`src/mode_ctrl_pkg.sv`:
```
// Constants and types shared by the operating-mode controller.
// Summary of operation
// Overvoltage without reset enable: flag only
// Overvoltage, pull-up config: fail output, restart
// Overvoltage, no pull-up: fail output, fail-safe
// Stored configuration kept until power-down
// Any frame in init goes normal
// Host triggers watchdog in long window
// Long window expiry: watchdog failure, restart
// Wake events in init are discarded
// Host's first command triggers watchdog
// No undervolt or fail at power-up
// Reset output low while supply low
// Wake in normal/stop raises interrupt only
// Second supply, high-side default off, switchable
// Init entry: third supply, CAN, LIN off
// Normal from restart: high-side outputs off
// Fail output off, may persist after restart
// Host test bit drives fail output
// Stop mode blocks writes, sets SPI error
// Stop mode keeps normal-mode settings
// Stop entry with pending wake flags interrupts
// Stop to sleep refused, restart
// Measurement select masks first two wakes
// Interrupt pin level caught at reset release
// Host writes mode bits; cleared through restart
// Frames are sixteen bits
package mode_ctrl_pkg;
  localparam int FRAME_W = 16;
  localparam int HS_N = 4;
  localparam int WAKE_N = 3;
  localparam int CLK_HZ = 40_000_000;
  localparam int LONG_WIN_MS = 200;
  localparam int RESET_DELAY_US = 10;
  localparam int RD_CYC_I = (RESET_DELAY_US * (CLK_HZ / 1_000_000));
  localparam logic [15:0] RD_CYC = 16'(RD_CYC_I);
  localparam logic [31:0] LONG_WIN_CYC = 32'(LONG_WIN_MS * (CLK_HZ / 1000));
  // Command field positions inside a frame
  localparam int CMD_LSB = 13;
  localparam logic [2:0] CMD_MODE = 3'h1;
  localparam logic [2:0] CMD_SOFT_RST = 3'h2;
  localparam logic [2:0] CMD_WD_REFRESH = 3'h3;
  localparam logic [2:0] CMD_STATUS = 3'h4;
  localparam logic [2:0] CMD_SUPPLY = 3'h5;
  localparam logic [2:0] CMD_HS = 3'h6;
  localparam logic [2:0] CMD_MISC = 3'h7;
  localparam logic [1:0] MB_NORMAL = 2'h0;
  localparam logic [1:0] MB_SLEEP = 2'h1;
  localparam logic [1:0] MB_STOP = 2'h2;
  localparam logic [1:0] MB_RESET = 2'h3;
  localparam logic [1:0] HS_OFF = 2'h0;
  localparam logic [1:0] HS_ON = 2'h1;
  localparam logic [1:0] HS_PWM = 2'h2;
  typedef enum logic [5:0] {
    ST_INIT = 6'h01,
    ST_NORMAL = 6'h02,
    ST_STOP = 6'h04,
    ST_SLEEP = 6'h08,
    ST_RESTART = 6'h10,
    ST_FAILSAFE = 6'h20
  } mode_t;
endpackage

```
`src/system_mode_controller.sv`:
```
// Operating-mode controller: init, normal, stop, restart and supervision.
`timescale 1ns/1ps
`default_nettype none
module system_mode_controller
  import mode_ctrl_pkg::*;
#(
  parameter logic [31:0] LONG_WIN = mode_ctrl_pkg::LONG_WIN_CYC
)
(
  input wire logic i_core_clk,
  input wire logic i_rst,
  input wire logic [mode_ctrl_pkg::FRAME_W-1:0] i_frame,
  input wire logic i_frame_valid,
  input wire logic i_wd_trigger,
  input wire logic i_supply_low,
  input wire logic i_overvolt,
  input wire logic i_vs_low,
  input wire logic i_int_pin,
  input wire logic i_por_pending,
  input wire logic [mode_ctrl_pkg::WAKE_N-1:0] i_wake_event,
  input wire logic i_overvolt_reset_enable,
  input wire logic i_wake_measure_select,
  output logic o_irq_output,
  output logic o_reset_output,
  output logic o_fail_output,
  output logic o_overvolt_flag,
  output logic o_undervolt_flag,
  output logic o_spi_error_flag,
  output logic o_wd_fail_flag,
  output logic o_config_pin_level,
  output logic o_second_supply,
  output logic o_third_supply,
  output logic o_can_on,
  output logic o_lin_on,
  output logic [2*mode_ctrl_pkg::HS_N-1:0] o_high_side_switch,
  output logic [1:0] o_mode_bits,
  output logic [mode_ctrl_pkg::WAKE_N-1:0] o_wake_status,
  output logic [5:0] o_mode
);
  mode_t state_r;
  mode_t state_nxt;
  logic int_lvl;
  logic ov_lvl;
  logic [2:0] cmd;
  logic is_write;
  logic stop_ok;
  logic [31:0] wd_cnt_r;
  logic [15:0] rd_cnt_r;
  logic wd_seen_r;
  logic cfg_sample_r;
  logic ov_prev_r;
  logic fail_latch_r;
  logic fail_test_r;
  logic stop_prev_r;

  pin_sync3 u_int_sync (
    .i_core_clk(i_core_clk),
    .i_rst(i_rst),
    .i_pin(i_int_pin),
    .o_level(int_lvl)
  );
  pin_sync3 u_ov_sync (
    .i_core_clk(i_core_clk),
    .i_rst(i_rst),
    .i_pin(i_overvolt),
    .o_level(ov_lvl)
  );
  frame_decode u_dec (
    .i_frame(i_frame),
    .o_cmd(cmd),
    .o_write(is_write),
    .o_stop_allowed(stop_ok)
  );

  wire ov_event = ov_lvl && !ov_prev_r;
  wire ov_act = ov_event && i_overvolt_reset_enable;
  wire wd_expire = (state_r == ST_INIT) && !wd_seen_r && (wd_cnt_r >= LONG_WIN - 1);
  wire in_run = (state_r == ST_NORMAL) || (state_r == ST_STOP);
  wire spi_live = i_frame_valid && (state_r != ST_RESTART);
  wire mode_wr = spi_live && is_write && (cmd == CMD_MODE);
  wire [1:0] req_mode = i_frame[1:0];
  wire stop_block = spi_live && (state_r == ST_STOP) && is_write && !stop_ok;
  wire stop_sleep = mode_wr && (state_r == ST_STOP) && (req_mode == MB_SLEEP);
  wire cfg_wr = spi_live && is_write && (state_r == ST_NORMAL);
  wire soft_rst = mode_wr && (req_mode == MB_RESET) && in_run;
  // Measurement mode removes the first two wake inputs as sources
  wire [WAKE_N-1:0] wake_mask = i_wake_measure_select ? 3'h4 : 3'h7;
  wire [WAKE_N-1:0] wake_acc = i_wake_event & wake_mask;
  wire wake_any = in_run && (wake_acc != 3'h0);
  wire stop_entry = (state_r == ST_STOP) && !stop_prev_r;
  // Failure count per configuration is not modelled: every expiry drives the fail output
  wire fail_set = ov_act || wd_expire;
  wire rd_done = (state_r == ST_RESTART) && (rd_cnt_r >= RD_CYC - 16'h1) && !i_supply_low;

  always_comb
  begin
    state_nxt = state_r;
    case (state_r)
      ST_INIT:
      begin
        if (wd_expire)
          state_nxt = ST_RESTART;
        else if (i_frame_valid)
          state_nxt = ST_NORMAL;
      end
      ST_NORMAL, ST_STOP:
      begin
        if (stop_sleep)
          state_nxt = ST_RESTART;
        else if (mode_wr && req_mode == MB_STOP)
          state_nxt = ST_STOP;
        else if (mode_wr && req_mode == MB_NORMAL)
          state_nxt = ST_NORMAL;
        else if (mode_wr && req_mode == MB_SLEEP)
          state_nxt = ST_SLEEP;
      end
      ST_RESTART:
      begin
        if (rd_done)
          state_nxt = ST_NORMAL;
      end
      ST_SLEEP, ST_FAILSAFE:
        state_nxt = state_r;
      default:
        state_nxt = ST_INIT;
    endcase
    if (soft_rst)
      state_nxt = ST_INIT;
    // Overvoltage with reset enabled takes priority over any host request
    if (ov_act && state_r != ST_FAILSAFE)
      state_nxt = cfg_sample_r ? ST_RESTART : ST_FAILSAFE;
    if (i_supply_low && in_run)
      state_nxt = ST_RESTART;
  end

  always_ff @(posedge i_core_clk)
  begin
    if (i_rst)
    begin
      state_r <= ST_INIT;
      stop_prev_r <= 1'b0;
      ov_prev_r <= 1'b0;
    end
    else
    begin
      state_r <= state_nxt;
      stop_prev_r <= (state_r == ST_STOP);
      ov_prev_r <= ov_lvl;
    end
  end

  // Long open window counts while in init, from reset release or soft-reset entry
  always_ff @(posedge i_core_clk)
  begin
    if (i_rst || state_r != ST_INIT)
    begin
      wd_cnt_r <= 32'h0;
      wd_seen_r <= 1'b0;
    end
    else
    begin
      wd_cnt_r <= wd_cnt_r + 32'h1;
      if (i_wd_trigger)
        wd_seen_r <= 1'b1;
    end
  end

  always_ff @(posedge i_core_clk)
  begin
    if (i_rst || state_r != ST_RESTART)
      rd_cnt_r <= 16'h0;
    else if (rd_cnt_r != RD_CYC)
      rd_cnt_r <= rd_cnt_r + 16'h1;
  end

  // Reset output low while supply is low and through the restart delay
  always_ff @(posedge i_core_clk)
  begin
    if (i_rst)
      o_reset_output <= 1'b0;
    else
      o_reset_output <= !i_supply_low && (state_nxt != ST_RESTART);
  end

  // Configuration is caught only at the reset-output rising edge
  always_ff @(posedge i_core_clk)
  begin
    if (i_rst)
    begin
      cfg_sample_r <= 1'b0;
      o_config_pin_level <= 1'b0;
    end
    else if (!o_reset_output && !i_supply_low && (state_nxt != ST_RESTART)
      && (i_por_pending || state_r == ST_INIT))
    begin
      cfg_sample_r <= int_lvl;
      o_config_pin_level <= int_lvl;
    end
  end

  always_ff @(posedge i_core_clk)
  begin
    if (i_rst)
    begin
      o_overvolt_flag <= 1'b0;
      o_undervolt_flag <= 1'b0;
      o_spi_error_flag <= 1'b0;
      o_wd_fail_flag <= 1'b0;
      fail_latch_r <= 1'b0;
    end
    else
    begin
      if (ov_event)
        o_overvolt_flag <= 1'b1;
      else if (spi_live && cmd == CMD_STATUS && is_write)
        o_overvolt_flag <= 1'b0;
      // Undervolt only counts once the run modes are reached
      if (i_supply_low && in_run && !i_vs_low)
        o_undervolt_flag <= 1'b1;
      else if (spi_live && cmd == CMD_STATUS && is_write)
        o_undervolt_flag <= 1'b0;
      if (stop_block || stop_sleep)
        o_spi_error_flag <= 1'b1;
      else if (spi_live && cmd == CMD_STATUS && is_write)
        o_spi_error_flag <= 1'b0;
      if (wd_expire)
        o_wd_fail_flag <= 1'b1;
      else if (spi_live && cmd == CMD_STATUS && is_write)
        o_wd_fail_flag <= 1'b0;
      if (fail_set)
        fail_latch_r <= 1'b1;
    end
  end

  always_ff @(posedge i_core_clk)
  begin
    if (i_rst)
      fail_test_r <= 1'b0;
    else if (cfg_wr && cmd == CMD_MISC)
      fail_test_r <= i_frame[0];
    else if (state_r != ST_NORMAL && state_r != ST_STOP)
      fail_test_r <= 1'b0;
  end

  always_ff @(posedge i_core_clk)
  begin
    if (i_rst)
      o_fail_output <= 1'b0;
    else
      o_fail_output <= fail_latch_r || fail_set || fail_test_r;
  end

  // Peripheral enables; restart clears second supply, high-side, CAN and LIN, init clears everything
  always_ff @(posedge i_core_clk)
  begin
    if (i_rst)
    begin
      o_second_supply <= 1'b0;
      o_third_supply <= 1'b0;
      o_can_on <= 1'b0;
      o_lin_on <= 1'b0;
      o_high_side_switch <= '0;
    end
    else if (state_r == ST_INIT)
    begin
      o_third_supply <= 1'b0;
      o_can_on <= 1'b0;
      o_lin_on <= 1'b0;
      o_second_supply <= 1'b0;
      o_high_side_switch <= '0;
    end
    else if (state_r == ST_RESTART)
    begin
      o_second_supply <= 1'b0;
      o_high_side_switch <= '0;
      o_can_on <= 1'b0;
      o_lin_on <= 1'b0;
    end
    else if (cfg_wr && cmd == CMD_SUPPLY)
    begin
      o_second_supply <= i_frame[0];
      o_third_supply <= i_frame[1];
      o_can_on <= i_frame[2];
      o_lin_on <= i_frame[3];
    end
    else if (cfg_wr && cmd == CMD_HS)
      o_high_side_switch <= i_frame[2*HS_N-1:0];
  end

  always_ff @(posedge i_core_clk)
  begin
    if (i_rst)
      o_wake_status <= '0;
    else if (wake_any)
      o_wake_status <= o_wake_status | wake_acc;
    else if (spi_live && cmd == CMD_STATUS && is_write)
      o_wake_status <= '0;
  end

  always_ff @(posedge i_core_clk)
  begin
    if (i_rst)
    begin
      o_irq_output <= 1'b0;
      o_mode_bits <= MB_NORMAL;
      o_mode <= ST_INIT;
    end
    else
    begin
      o_irq_output <= wake_any || (stop_entry && o_wake_status != 3'h0);
      o_mode <= state_nxt;
      if (state_r == ST_RESTART)
        o_mode_bits <= MB_NORMAL;
      else if (mode_wr && state_nxt != ST_RESTART)
        o_mode_bits <= req_mode;
    end
  end

  ov_no_reset_a: assert property (@(posedge i_core_clk) disable iff (i_rst)
    (ov_event && !i_overvolt_reset_enable && in_run && !i_supply_low && !mode_wr)
      |=> (state_r == $past(state_r)) && o_overvolt_flag) else $error("ov changed mode");
  ov_restart_a: assert property (@(posedge i_core_clk) disable iff (i_rst)
    (ov_act && cfg_sample_r && state_r != ST_FAILSAFE) |=> state_r == ST_RESTART ##1 o_fail_output)
    else $error("ov restart missed");
  ov_failsafe_a: assert property (@(posedge i_core_clk) disable iff (i_rst)
    (ov_act && !cfg_sample_r) |=> state_r == ST_FAILSAFE) else $error("ov failsafe missed");
  init_frame_a: assert property (@(posedge i_core_clk) disable iff (i_rst)
    (state_r == ST_INIT && i_frame_valid && !wd_expire && !ov_act && !soft_rst)
      |=> state_r == ST_NORMAL) else $error("init frame ignored");
  wd_expire_a: assert property (@(posedge i_core_clk) disable iff (i_rst)
    wd_expire && !ov_act |=> state_r == ST_RESTART && o_wd_fail_flag) else $error("wd expiry");
  init_wake_a: assert property (@(posedge i_core_clk) disable iff (i_rst)
    (state_r == ST_INIT) |=> !o_irq_output) else $error("wake in init");
  stop_write_a: assert property (@(posedge i_core_clk) disable iff (i_rst)
    stop_block |=> o_spi_error_flag && $stable(o_high_side_switch)) else $error("stop write");
  stop_sleep_a: assert property (@(posedge i_core_clk) disable iff (i_rst)
    stop_sleep && !ov_act |=> state_r == ST_RESTART ##1 o_mode_bits == MB_NORMAL)
    else $error("stop sleep");
  rst_low_a: assert property (@(posedge i_core_clk) disable iff (i_rst)
    i_supply_low |=> !o_reset_output) else $error("reset released");
  hs_restart_a: assert property (@(posedge i_core_clk) disable iff (i_rst)
    (state_r == ST_RESTART) |=> o_high_side_switch == '0) else $error("hs on");
endmodule
`default_nettype wire

```
`src/pin_sync3.sv`:
```
// Three-stage input synchroniser that changes when the last two stages agree.
`timescale 1ns/1ps
`default_nettype none
module pin_sync3 (
  input wire logic i_core_clk,
  input wire logic i_rst,
  input wire logic i_pin,
  output logic o_level
);
  logic s1_r;
  logic s2_r;
  logic s3_r;
  always_ff @(posedge i_core_clk)
  begin
    if (i_rst)
    begin
      s1_r <= 1'b0;
      s2_r <= 1'b0;
      s3_r <= 1'b0;
      o_level <= 1'b0;
    end
    else
    begin
      s1_r <= i_pin;
      s2_r <= s1_r;
      s3_r <= s2_r;
      if (s2_r == s3_r)
        o_level <= s3_r;
    end
  end
endmodule
`default_nettype wire

```
`src/frame_decode.sv`:
```
// Splits a received 16-bit frame into command class and mode-access flags.
`timescale 1ns/1ps
`default_nettype none
module frame_decode
  import mode_ctrl_pkg::*;
(
  input wire logic [mode_ctrl_pkg::FRAME_W-1:0] i_frame,
  output logic [2:0] o_cmd,
  output logic o_write,
  output logic o_stop_allowed
);
  assign o_cmd = i_frame[CMD_LSB +: 3];
  assign o_write = i_frame[12];
  // Mode change, soft reset, watchdog refresh and status access pass in stop
  assign o_stop_allowed = !o_write || (o_cmd == CMD_MODE) || (o_cmd == CMD_SOFT_RST)
    || (o_cmd == CMD_WD_REFRESH) || (o_cmd == CMD_STATUS);
endmodule
`default_nettype wire

```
————
Work to be completed: Lines from the entries that contain the string "pull" are what must be copied.

Reply:
// Overvoltage, pull-up config: fail output, restart
// Overvoltage, no pull-up: fail output, fail-safe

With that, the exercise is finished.